Os maiores déficits, contudo, são em relação ao tratamento de esgoto, à coleta de resíduos sólidos e à capacidade de drenagem da água acumulada em dias de chuvas intensas. “O investimento em esgoto é sensivelmente maior que o investimento necessário para garantir a qualidade da água: é preciso uma tubulação especial, as estações de tratamento são mais complexas para poder tratar o esgoto atendendo aos padrões estabelecidos pela legislação, etc. Estamos falando de milhões de reais para poder dobrar a capacidade de tratamento de esgoto do estado”, diz o diretor técnico da Fepam. Segundo ele, no Rio Grande do Sul, os níveis de coleta e tratamento de esgoto “são da ordem de 15%. Ou seja, 15% da população tem seu esgoto coletado e encaminhado para alguma estação de tratamento de esgoto. Se formos ver o quanto dos poluentes desses esgotos são removidos, esses números baixam facilmente para algo em torno de 5%”. Nesse aspecto, frisa, “o estado está muito atrás da situação do Brasil, principalmente quando comparamos, por exemplo, cidades como São Paulo, Rio de Janeiro, Bahia, que têm mais dinheiro e condições de investir nas grandes zonas urbanas”.

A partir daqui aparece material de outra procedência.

--- config.mk ---
export PLATFORM = sky130hd
export DESIGN_NAME = bram_port_arbiter
export DESIGN_NICKNAME = d
export VERILOG_FILES = /design/src/rtl/ledsuit_pkg.sv /design/src/rtl/bram_arb_rd_pipe.sv /design/src/rtl/bram_port_arbiter.sv
export SDC_FILE = /design/constraint.sdc
export NUM_CORES = 1
export LEC_CHECK = 0
export ABC_AREA = 1
export BUFFER_PORTS_ARGS = -buffer_cell sky130_fd_sc_hd__buf_4
export CORE_MARGIN = 2
export CORE_UTILIZATION = 43
export DETAILED_ROUTE_END_ITERATION = 8
export PLACE_DENSITY = 0.81
export SLEW_MARGIN = 20
export SYNTH_ARGS = -nofsm -noshare
export SYNTH_HDL_FRONTEND = slang
export SYNTH_HIERARCHICAL = 1
export SYNTH_SLANG_ARGS = --single-unit
--- constraint.sdc ---
create_clock -name clk -period 1.54 [get_ports clk]
set_clock_uncertainty 0.1 [all_clocks]
set_input_delay 0.231 -clock clk [delete_from_list [all_inputs] [get_ports clk]]
set_output_delay 0.231 -clock clk [all_outputs]
set_load 0.02 [all_outputs]
**config.mk**
```make
export PLATFORM = sky130hd
export DESIGN_NAME = internal_framebuffer_arbiter_flat
export DESIGN_NICKNAME = d
export VERILOG_FILES = /design/src/rtl/internal_framebuffer_arbiter_pkg.sv /design/src/rtl/internal_framebuffer_arbiter_if.sv /design/src/rtl/internal_framebuffer_arbiter_read_tag_pipe.sv /design/src/rtl/internal_framebuffer_arbiter.sv /design/src/flat_wrapper.sv
export SDC_FILE = /design/constraint.sdc
export NUM_CORES = 1
export LEC_CHECK = 0
export ABC_AREA = 1
export BUFFER_PORTS_ARGS = -buffer_cell sky130_fd_sc_hd__clkbuf_2
export CORE_MARGIN = 5
export CORE_UTILIZATION = 35
export DETAILED_ROUTE_END_ITERATION = 16
export MAX_ROUTING_LAYER = met4
export SYNTH_ARGS = -nofsm -noshare
export SYNTH_HDL_FRONTEND = slang
export SYNTH_SLANG_ARGS = --single-unit
```
**constraint.sdc**
```tcl
create_clock -name clk -period 1.55 [get_ports clk]
set_input_delay 0.3875 -clock clk [delete_from_list [all_inputs] [get_ports clk]]
set_output_delay 0.3875 -clock clk [all_outputs]
set_load 0.01 [all_outputs]
```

Com a instituição do Plano Nacional de Saneamento Básico, municípios de todo o país estão elaborando seus planos de saneamento com o objetivo de universalizar o “acesso, para a maior parte da população, a condições mínimas de saneamento básico”. A expectativa em relação à condução dos planos, contudo, “vai depender da capacidade de investimento dos municípios e da capacidade administrativa de fazer esses empreendimentos entrar em operação de forma adequada”, pontua.
Confira a entrevista.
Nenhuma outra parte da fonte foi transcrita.